ECLI:NL:HR:2002:AE9064
Hoge Raad
- Cassatie
- C.J.G. Bleichrodt
- A.M.J. van Buchem-Spapens
- J.P. Balkema
- Rechtspraak.nl
Cassatie tegen arrest Gerechtshof te 's-Gravenhage inzake Opiumwet en bewezenverklaring
In deze zaak gaat het om een cassatieberoep tegen een arrest van het Gerechtshof te 's-Gravenhage, dat op 29 maart 2001 uitspraak deed in de strafzaak tegen de verdachte, geboren in Suriname in 1959. De verdachte was ten tijde van de uitspraak gedetineerd in de Penitentiaire Inrichting 'De Dordtse Poorten' te Dordrecht.

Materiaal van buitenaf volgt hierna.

`src/rtl/satswarmv2_pkg.sv`:
```
// Shared types for the cae learned-clause consumer: literal, trail entry and backtrack FSM state.
package satswarmv2_pkg;
  localparam int TRAIL_LEVEL_W = 8;

  typedef logic signed [31:0] lit_t;

  typedef struct packed {
    lit_t                     lit;
    logic [TRAIL_LEVEL_W-1:0] level;
  } trail_entry_t;

  typedef enum logic [2:0] {S_IDLE, S_POP, S_ASSERT, S_DONE, S_UNSAT} bt_state_e;
endpackage

```
`src/rtl/cae_trail_mem.sv`:
```
// Assignment trail storage: one synchronous write port, combinational read of the top entry.
module cae_trail_mem
  import satswarmv2_pkg::*;
#(
  parameter int DEPTH = 64,
  parameter int AW    = (DEPTH > 1) ? $clog2(DEPTH) : 1
) (
  input  logic          clk,
  input  logic          we,
  input  logic [AW-1:0] waddr,
  input  trail_entry_t  wdata,
  input  logic [AW-1:0] raddr,
  output trail_entry_t  rdata
);
  trail_entry_t mem [DEPTH];

  always_ff @(posedge clk)
    if (we) mem[waddr] <= wdata;

  // An empty trail wraps raddr past DEPTH on non power-of-two depths.
  assign rdata = (int'(raddr) < DEPTH) ? mem[raddr] : '0;
endmodule

```
`src/rtl/cae_backtrack.sv`:
```
// Learned-clause consumer: owns the trail, pops entries above the backtrack level, then implies the UIP.
// Define CAE_BT_STATS_EN to build the backtrack/pop statistics counters.
module cae_backtrack
  import satswarmv2_pkg::*;
#(
  parameter int MAX_LITS    = 8,
  parameter int LEVEL_W     = TRAIL_LEVEL_W,
  parameter int TRAIL_DEPTH = 64
) (
  input  logic                             clk,
  input  logic                             reset,
  input  logic                             push_valid,
  output logic                             push_ready,
  input  lit_t                             push_lit,
  input  logic                             push_is_decision,
  input  logic                             learned_valid,
  input  logic [3:0]                       learned_len,
  input  lit_t [MAX_LITS-1:0]              learned_clause,
  input  logic [LEVEL_W-1:0]               backtrack_level,
  input  logic                             unsat,
  output logic [LEVEL_W-1:0]               decision_level,
  output logic [$clog2(TRAIL_DEPTH+1)-1:0] trail_len,
  output logic                             busy,
  output logic                             unassign_valid,
  output logic [31:0]                      unassign_var,
  output logic                             imply_valid,
  output lit_t                             imply_lit,
  output logic                             bt_done,
  output logic                             solver_unsat,
  output logic                             overflow,
  output logic [31:0]                      stat_backtracks,
  output logic [31:0]                      stat_pops
);
  localparam int LEN_W = $clog2(TRAIL_DEPTH+1);
  localparam int AW    = (TRAIL_DEPTH > 1) ? $clog2(TRAIL_DEPTH) : 1;

  bt_state_e          state, state_d;
  lit_t               uip_q;
  logic [LEVEL_W-1:0] bt_level_q, push_level;
  logic               unsat_pulse, full, pop_ok, push_fire, we, dl_max;
  trail_entry_t       wdata, top;

  logic unused_lits;
  assign unused_lits = &{1'b0, learned_clause[MAX_LITS-1:1]};

  cae_trail_mem #(.DEPTH(TRAIL_DEPTH), .AW(AW)) u_mem (
    .clk  (clk),
    .we   (we),
    .waddr(AW'(trail_len)),
    .wdata(wdata),
    .raddr(AW'(trail_len - 1'b1)),
    .rdata(top)
  );

  assign full       = (trail_len == LEN_W'(TRAIL_DEPTH));
  assign pop_ok     = (trail_len != '0) && (LEVEL_W'(top.level) > bt_level_q);
  assign dl_max     = &decision_level;
  assign push_level = (push_is_decision && !dl_max) ? decision_level + 1'b1 : decision_level;
  assign push_fire  = push_valid && push_ready;
  assign unassign_var = top.lit[31] ? 32'(-top.lit) : 32'(top.lit);
  assign imply_lit  = uip_q;

  always_comb begin
    state_d        = state;
    busy           = 1'b0;
    unassign_valid = 1'b0;
    imply_valid    = 1'b0;
    bt_done        = 1'b0;
    we             = 1'b0;
    wdata          = '0;
    push_ready     = (state == S_IDLE) && !learned_valid && !full && !solver_unsat;
    case (state)
      S_IDLE:   if (learned_valid) state_d = (unsat || learned_len == '0) ? S_UNSAT : S_POP;
      S_POP: begin
        busy = 1'b1;
        if (pop_ok) unassign_valid = 1'b1;
        else        state_d = S_ASSERT;
      end
      S_ASSERT: begin
        busy    = 1'b1;
        state_d = S_DONE;
        if (!full) begin
          imply_valid = 1'b1;
          we          = 1'b1;
          wdata.lit   = uip_q;
          wdata.level = TRAIL_LEVEL_W'(bt_level_q);
        end
      end
      S_DONE: begin
        bt_done = 1'b1;
        state_d = S_IDLE;
      end
      S_UNSAT:  bt_done = unsat_pulse;
      default:  state_d = S_IDLE;
    endcase
    // Pushes only fire in IDLE, so they never collide with the ASSERT write.
    if (push_fire) begin
      we          = 1'b1;
      wdata.lit   = push_lit;
      wdata.level = TRAIL_LEVEL_W'(push_level);
    end
  end

  always_ff @(posedge clk) begin
    if (reset) begin
      state          <= S_IDLE;
      trail_len      <= '0;
      decision_level <= '0;
      bt_level_q     <= '0;
      uip_q          <= '0;
      solver_unsat   <= 1'b0;
      overflow       <= 1'b0;
      unsat_pulse    <= 1'b0;
    end else begin
      state       <= state_d;
      unsat_pulse <= 1'b0;
      if (state == S_IDLE && learned_valid) begin
        uip_q      <= learned_clause[0];
        bt_level_q <= backtrack_level;
        if (unsat || learned_len == '0) begin
          solver_unsat <= 1'b1;
          unsat_pulse  <= 1'b1;
        end
      end
      if (push_fire) begin
        decision_level <= push_level;
        trail_len      <= trail_len + 1'b1;
        if (push_is_decision && dl_max) overflow <= 1'b1;
      end
      if (unassign_valid) trail_len <= trail_len - 1'b1;
      if (state == S_POP && !pop_ok) decision_level <= bt_level_q;
      if (state == S_ASSERT) begin
        if (full) overflow  <= 1'b1;
        else      trail_len <= trail_len + 1'b1;
      end
    end
  end

`ifdef CAE_BT_STATS_EN
  always_ff @(posedge clk) begin
    if (reset) begin
      stat_backtracks <= '0;
      stat_pops       <= '0;
    end else begin
      if (state == S_IDLE && learned_valid && !unsat && learned_len != '0)
        stat_backtracks <= stat_backtracks + 1'b1;
      if (unassign_valid) stat_pops <= stat_pops + 1'b1;
    end
  end
`else
  assign stat_backtracks = '0;
  assign stat_pops       = '0;
`endif
endmodule

```
`config.mk`:
```
export PLATFORM = sky130hd
export DESIGN_NAME = cae_backtrack
export DESIGN_NICKNAME = d
export VERILOG_FILES = /design/src/rtl/satswarmv2_pkg.sv /design/src/rtl/cae_trail_mem.sv /design/src/rtl/cae_backtrack.sv
export SDC_FILE = /design/constraint.sdc
export NUM_CORES = 2
export LEC_CHECK = 0
export BUFFER_PORTS_ARGS = -buffer_cell sky130_fd_sc_hd__buf_2
export CAP_MARGIN = 25
export CORE_MARGIN = 2
export CORE_UTILIZATION = 40
export CTS_CLUSTER_DIAMETER = 100
export DETAILED_ROUTE_END_ITERATION = 10
export PLACE_DENSITY = 0.65
export SLEW_MARGIN = 20
export SYNTH_ARGS = -nofsm -noshare
export SYNTH_HDL_FRONTEND = slang
export SYNTH_SLANG_ARGS = --single-unit
```
`constraint.sdc`:
```
create_clock -name clk -period 9.8 [get_ports clk]
set_input_delay 0.98 -clock clk [delete_from_list [all_inputs] [get_ports clk]]
set_output_delay 0.98 -clock clk [all_outputs]
set_load 0.01 [all_outputs]
```
==> out/qor.yml <==
status:
  run_status: "finished clean"
synthesis:
  synth_top_cells_by_area: "edfxtp_1, mux4_2, nand2_1"
  synth.yosys.warnings: 0
  ys_dominant_reg_cell: "edfxtp_1"
  synth_cell_types: 93
  asyncSetResetFlopFracSynth_pct: 0
  post-synth-top-area-fraction_pct: 74.22
  synth_enable_flop_cells: 2560
  synth_seq_cells: 2621
  synth-seq-area-share_pct: 75.40
  number_of_standard_cells_after_synthesis: 5032
  synth_area_sq_um: 103600
  netlist.top_cell.by_area: "edfxtp_1"
  syn-mean-instance-area_sq_um: 20.58
worst_setup_path:
  critPathRequiredTime_ns: 8.82
  worstSetupPathType: "reg2out"
  critical_path.max_fanout: 41
  setup.worst_path.start_class: "flop"
  worstPathCellList: "inv_1 > ha_4 > buf_4 > mux4_2 > mux2i_1 > a2111oi_0 > nor4_2 > o211ai_1 > nor4_2 > nand4_1 > o41ai_2 > xnor2_1 > buf_2"
  cp_data_arrival_time_ns: 7.51
  end_kind: "primary output"
  critical_path.max_stage_delay_ns: 0.94
  cp_slowest_cell: "ha_4"
  timing.critical_path.mode_cell: "nor4_2"
sta:
  holdWs_ns: 0.2897
  worst_slew_pin_slew_ns: 1.110
  fmaxAchievable_mhz: 117.8
  clock_skew_ns: 0.05101
  timing.final.max_slew_violations: 0
  setup_viol: 0
  timing.final.hold_violations: 0
  timing.slew.headroom_pct: 25.98
  timing.final.crit_period_ns: 8.489
  setup_tns_ns: 0
  period_share_pct: 86.62
  rsz0062_at_grt: "no"
detailed_routing:
  dr_total_vias: 52440
  antenna_violating_nets_post_route: 0
  post_drt_via_cell_ratio: 5.858
  pre_repair_dr_iteration_count: 7
  wirelength_mm: 275.2
  drtIter0Drc: 6218
  drcViolationCount: 0
  route.detailed.wl_per_inst_um: 30.75
clock_tree:
  cts_resized: 0
  cts_hold_repair.buffers: 0
  cts.root.buffer_cell: "clkbuf_16"
  tritoncts: "built"
  clock_insertion_delay_worst_skew_ns: 0.92
  clkTransAtPathRegs_ns: 0.06
  postCtsSetupRepairBufs: 0
  clock_buffers_created_by_tritoncts: 277
  htreeDepth: 5
  cts-root-to-sink-buffers: 4
  clkSinkCount: 2621
floorplanning:
  die-width_um: 512.9
  initial_utilization_pct: 40.28
  rows: 186
  num_io_pins: 456
  placeableCoreArea_sq_um: 257200
  die_area_sq_um: 263000
  floorplan.die.height_um: 512.9
cells_and_area:
  most_common_cell_after_layout_fill_and_taps_aside: "edfxtp_1"
  nets: 5686
  area_growth_pct: 13.39
  drive_gt1_share_pct: 27.80
  mostFrequentLayoutCells: "edfxtp_1, mux4_2, nand2_1, clkbuf_16, buf_2"
  final_util_pct: 45.67
power_and_ir_drop:
  max-vdd-ir-drop_uv: 744.8
  power.density_cell_area_nw_per_um2: 370.1
  cellLeakagePower_nw: 36.85
grt:
  first_global_vias: 52440
  grt_pass1_wl_mm: 387.3
  antenna_found_initial: 10
  grt_start_max_net_pins: 127
  grt_usage_pct: 20.59
  grt_remaining_overflow: 0
place:
  port_buffers: 167
  detailedPlacementHpwl_mm: 153.0
  gp_congestion: 0.8190
job:
  drv_cap: 0
worst_hold_path:
  min-delay-path-class: "in2reg"
## metrics by stage
step                      std cells  instance area (sq um)  total power [mW]  setup slack (ns)
final                          8951                 117400             43.47             1.311
after global routing           8949                 117400             44.94             1.015
after CTS                      8945                 117400             43.85             1.249
after detailed placement       8472                 109100             34.07             2.251
after global placement         8460                 108900             33.93             2.318
after floorplan                5095                 103800             25.74             2.216
## per-layer routing
metal	global-route usage [%]	up-vias	wire, um	share of wire, %
met3	3.266	500	20730	7.5
met4	9.239	0	13010	4.7
met1	26.93	28020	105600	38
li1	-	21380	-	-
met5	0	-	0	0
met2	34.01	2531	135900	49
## final timing paths
kind	start	endpoint	cells past startpoint	slack (ns)
setup reg to reg	trail_len[1]$_SDFF_PP0_	trail_len[5]$_SDFF_PP0_	18	2.87
setup / recovery	trail_len[1]$_SDFF_PP0_	unassign_var[27]	13	1.31
hold / removal	learned_clause[4]	imply_lit[4]$_SDFFE_PP0P_	3	0.29
hold reg to reg	bt_level_q[3]$_SDFFE_PP0P_	bt_level_q[3]$_SDFFE_PP0P_	2	0.46
## sequential cells by signal, indices dropped and copies added (netlist names)
signal,flops
imply_lit,32
trail_len,7
unsat_pulse,1
solver_unsat,1
overflow,1
decision_level,8
state,3
u_mem.mem,2560
bt_level_q,8
## critical path, delay by kind of cell, from the launching register on
kind / cells / cell delay, ns
fa+ha+maj: 1 / 0.94
buf+inv: 3 / 1.00
flops: 1 / 0.81
xor+xnor: 1 / 0.20
compound gates: 3 / 1.03
simple gates: 3 / 1.72
mux: 2 / 0.83
## cell usage after synthesis, drive strengths merged (14+ instances only)
master / number
o21ai: 26
mux4: 655
inv: 20
and3: 36
nor3b: 26
a2111oi: 20
a211oi: 43
a22oi: 22
nand3: 92
xnor2: 28
nor3: 29
mux2: 25
nand3b: 14
xor2: 20
a22o: 42
mux2i: 73
nand2: 448
dfxtp: 61
nor2: 106
nor4: 16
clkbuf: 116
edfxtp: 2560
nand4: 22
a21oi: 76
buf: 247
a31oi: 19
a32oi: 31
## cell families after synthesis
group           after synthesis  synth area share, %
flops                      2621                75.40
simple gates                840                3.785
mux                         753                15.22
buf+inv                     383                2.271
compound gates              373                2.745
xor+xnor                     48               0.4240
fa+ha+maj                    13               0.1570
other cells                   1             0.003620
## power by group
part	switching, mW	internal (mW)
Sequential	0.148	12.9
Clock	4.12	5.68
Combinational	13.1	7.52
Total	17.4	26.1
## area by class of cell
type	instances	area, sq um
clock inverters	114	885.9
flip-flops and latches	2621	78100
multi-input cells	2091	24170
well taps	3384	4234
diodes	6	15.01
clock buffers	359	7420
fillers	21210	139700
inverters	20	75.07
repair buffers	356	2544
No activity file was read; power rests on OpenSTA's default activity.
===== src/rtl/pic_inta_sequencer.sv =====
// -----------------------------------------------------------------------------
// pic_inta_sequencer
// INTA-cycle controller of the 8259A core. Raises INT to the CPU, counts INTA
// pulses, latches the winning IR and sequences the data bus buffer (CALL
// opcode, vector byte, address byte). Issues ISR-set and auto-EOI strobes.
//
// Optional feature macro: INTA_TIMEOUT_EN
//   defined   : a WAIT2/WAIT3 watchdog aborts the sequence after
//               TIMEOUT_CYCLES clocks and pulses timeout_err.
//   undefined : WAIT states hold indefinitely, timeout_err tied 0.
//
// Ports
//   clk          in   system clock, rising edge
//   rst_n        in   asynchronous active-low reset
//   inta_n       in   CPU interrupt acknowledge (async, active low)
//   int_req      in   priority resolver request (level)
//   irq_id[2:0]  in   winning IR number, valid while int_req=1
//   mode_8086    in   1 = 8086 (2 INTA), 0 = 8080/85 (3 INTA)
//   adi          in   8080 call interval: 1 = 4 bytes, 0 = 8 bytes
//   vec_base[7:0]in   vector base (T7..T3 / A7..A5)
//   addr_hi[7:0] in   8080 third byte (A15..A8)
//   aeoi         in   auto-EOI enable
//   int_out      out  INT pin to CPU
//   bus_en       out  data bus buffer enable
//   bus_dir      out  1 = drive dout to CPU
//   dout[7:0]    out  byte presented to the buffer
//   freeze       out  holds IRR/priority stable during the sequence
//   isr_set      out  1-cycle strobe: set ISR bit isr_id
//   isr_id[2:0]  out  latched IR number
//   eoi_auto     out  1-cycle strobe: clear ISR bit isr_id
//   busy         out  sequence in progress
//   timeout_err  out  1-cycle strobe on INTA timeout
//
// state | meaning
// ------+---------------------------------------------------------
// IDLE  | no sequence, int_out follows int_req
// ACK1  | first INTA low: 8080 drives CALL, 8086 keeps bus off
// WAIT2 | between first and second INTA
// ACK2  | second INTA low: vector / low address byte driven
// WAIT3 | 8080 only, between second and third INTA
// ACK3  | 8080 only, third INTA low: high address byte driven
// -----------------------------------------------------------------------------
module pic_inta_sequencer #(
  parameter int SYNC_STAGES    = 2,
  parameter int TIMEOUT_CYCLES = 64
) (
  input  logic       clk,
  input  logic       rst_n,
  input  logic       inta_n,
  input  logic       int_req,
  input  logic [2:0] irq_id,
  input  logic       mode_8086,
  input  logic       adi,
  input  logic [7:0] vec_base,
  input  logic [7:0] addr_hi,
  input  logic       aeoi,
  output logic       int_out,
  output logic       bus_en,
  output logic       bus_dir,
  output logic [7:0] dout,
  output logic       freeze,
  output logic       isr_set,
  output logic [2:0] isr_id,
  output logic       eoi_auto,
  output logic       busy,
  output logic       timeout_err
);

  typedef enum logic [2:0] {
    IDLE  = 3'd0,
    ACK1  = 3'd1,
    WAIT2 = 3'd2,
    ACK2  = 3'd3,
    WAIT3 = 3'd4,
    ACK3  = 3'd5
  } state_t;

  state_t state;

  // inta_n synchronizer plus one extra flop for edge detection
  logic [SYNC_STAGES-1:0] sync_q;
  logic                   sync_prev;
  logic                   fall;
  logic                   rise;

  always_ff @(posedge clk or negedge rst_n) begin
    if (!rst_n) begin
      sync_q    <= '1;
      sync_prev <= 1'b1;
    end else begin
      sync_q    <= {sync_q[SYNC_STAGES-2:0], inta_n};
      sync_prev <= sync_q[SYNC_STAGES-1];
    end
  end

  assign fall = sync_prev & ~sync_q[SYNC_STAGES-1];
  assign rise = ~sync_prev & sync_q[SYNC_STAGES-1];

  // Configuration captured at the first INTA so mid-sequence ICW writes
  // cannot corrupt the bytes being driven.
  logic       m8086_q;
  logic       adi_q;
  logic [7:0] vec_q;
  logic [7:0] addr_q;
  logic       aeoi_q;
  logic       spur_q;

  logic [7:0] vec_byte;

  always_comb begin
    vec_byte = 8'h00;
    if (m8086_q)
      vec_byte = {vec_q[7:3], isr_id};
    else if (adi_q)
      vec_byte = {vec_q[7:5], isr_id, 2'b00};
    else
      vec_byte = {vec_q[7:6], isr_id, 3'b000};
  end

  assign busy = (state != IDLE);

`ifdef INTA_TIMEOUT_EN
  localparam int CW = $clog2(TIMEOUT_CYCLES + 1);
  logic [CW-1:0] tmo_cnt;
`endif

  always_ff @(posedge clk or negedge rst_n) begin
    if (!rst_n) begin
      state    <= IDLE;
      int_out  <= 1'b0;
      bus_en   <= 1'b0;
      bus_dir  <= 1'b0;
      dout     <= 8'h00;
      freeze   <= 1'b0;
      isr_set  <= 1'b0;
      isr_id   <= 3'd0;
      eoi_auto <= 1'b0;
      m8086_q  <= 1'b0;
      adi_q    <= 1'b0;
      vec_q    <= 8'h00;
      addr_q   <= 8'h00;
      aeoi_q   <= 1'b0;
      spur_q   <= 1'b0;
`ifdef INTA_TIMEOUT_EN
      tmo_cnt     <= '0;
      timeout_err <= 1'b0;
`endif
    end else begin
      isr_set  <= 1'b0;
      eoi_auto <= 1'b0;
      int_out  <= 1'b0;
`ifdef INTA_TIMEOUT_EN
      timeout_err <= 1'b0;
`endif
      case (state)
        IDLE: begin
          int_out <= int_req & ~fall;
          if (fall) begin
            state   <= ACK1;
            m8086_q <= mode_8086;
            adi_q   <= adi;
            vec_q   <= vec_base;
            addr_q  <= addr_hi;
            aeoi_q  <= aeoi;
            freeze  <= 1'b1;
            if (int_req) begin
              isr_id  <= irq_id;
              isr_set <= 1'b1;
              spur_q  <= 1'b0;
            end else begin
              // spurious acknowledge reports IR7 and touches no ISR bit
              isr_id  <= 3'd7;
              spur_q  <= 1'b1;
            end
            if (mode_8086) begin
              bus_en <= 1'b0;
            end else begin
              bus_en  <= 1'b1;
              bus_dir <= 1'b1;
              dout    <= 8'hCD;
            end
          end
        end

        ACK1: begin
          if (rise) begin
            state  <= WAIT2;
            bus_en <= 1'b0;
`ifdef INTA_TIMEOUT_EN
            tmo_cnt <= CW'(TIMEOUT_CYCLES);
`endif
          end
        end

        WAIT2: begin
          if (fall) begin
            state   <= ACK2;
            bus_en  <= 1'b1;
            bus_dir <= 1'b1;
            dout    <= vec_byte;
          end
`ifdef INTA_TIMEOUT_EN
          else if (tmo_cnt <= CW'(1)) begin
            state       <= IDLE;
            freeze      <= 1'b0;
            bus_en      <= 1'b0;
            bus_dir     <= 1'b0;
            timeout_err <= 1'b1;
          end else begin
            tmo_cnt <= tmo_cnt - CW'(1);
          end
`endif
        end

        ACK2: begin
          if (rise) begin
            if (m8086_q) begin
              state    <= IDLE;
              bus_en   <= 1'b0;
              bus_dir  <= 1'b0;
              dout     <= 8'h00;
              freeze   <= 1'b0;
              eoi_auto <= aeoi_q & ~spur_q;
            end else begin
              state  <= WAIT3;
              bus_en <= 1'b0;
`ifdef INTA_TIMEOUT_EN
              tmo_cnt <= CW'(TIMEOUT_CYCLES);
`endif
            end
          end
        end

        WAIT3: begin
          if (fall) begin
            state   <= ACK3;
            bus_en  <= 1'b1;
            bus_dir <= 1'b1;
            dout    <= addr_q;
          end
`ifdef INTA_TIMEOUT_EN
          else if (tmo_cnt <= CW'(1)) begin
            state       <= IDLE;
            freeze      <= 1'b0;
            bus_en      <= 1'b0;
            bus_dir     <= 1'b0;
            timeout_err <= 1'b1;
          end else begin
            tmo_cnt <= tmo_cnt - CW'(1);
          end
`endif
        end

        ACK3: begin
          if (rise) begin
            state    <= IDLE;
            bus_en   <= 1'b0;
            bus_dir  <= 1'b0;
            dout     <= 8'h00;
            freeze   <= 1'b0;
            eoi_auto <= aeoi_q & ~spur_q;
          end
        end

        default: state <= IDLE;
      endcase
    end
  end

`ifndef INTA_TIMEOUT_EN
  assign timeout_err = 1'b0;
`endif

endmodule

De Hoge Raad heeft op 26 november 2002 uitspraak gedaan in deze cassatiezaak, waarbij het beroep is ingesteld door de verdachte zelf, vertegenwoordigd door advocaten mr. A.A. Franken en mr. L. Zegveld. De plaatsvervangend Advocaat-Generaal Vellinga heeft geconcludeerd tot vernietiging van de bestreden uitspraak, maar alleen voor wat betreft de bewezenverklaring van het onder 2 tenlastegelegde feit en de strafoplegging. De Hoge Raad heeft de zaak vervolgens verwezen naar het Gerechtshof te Amsterdam voor herbehandeling van deze onderdelen.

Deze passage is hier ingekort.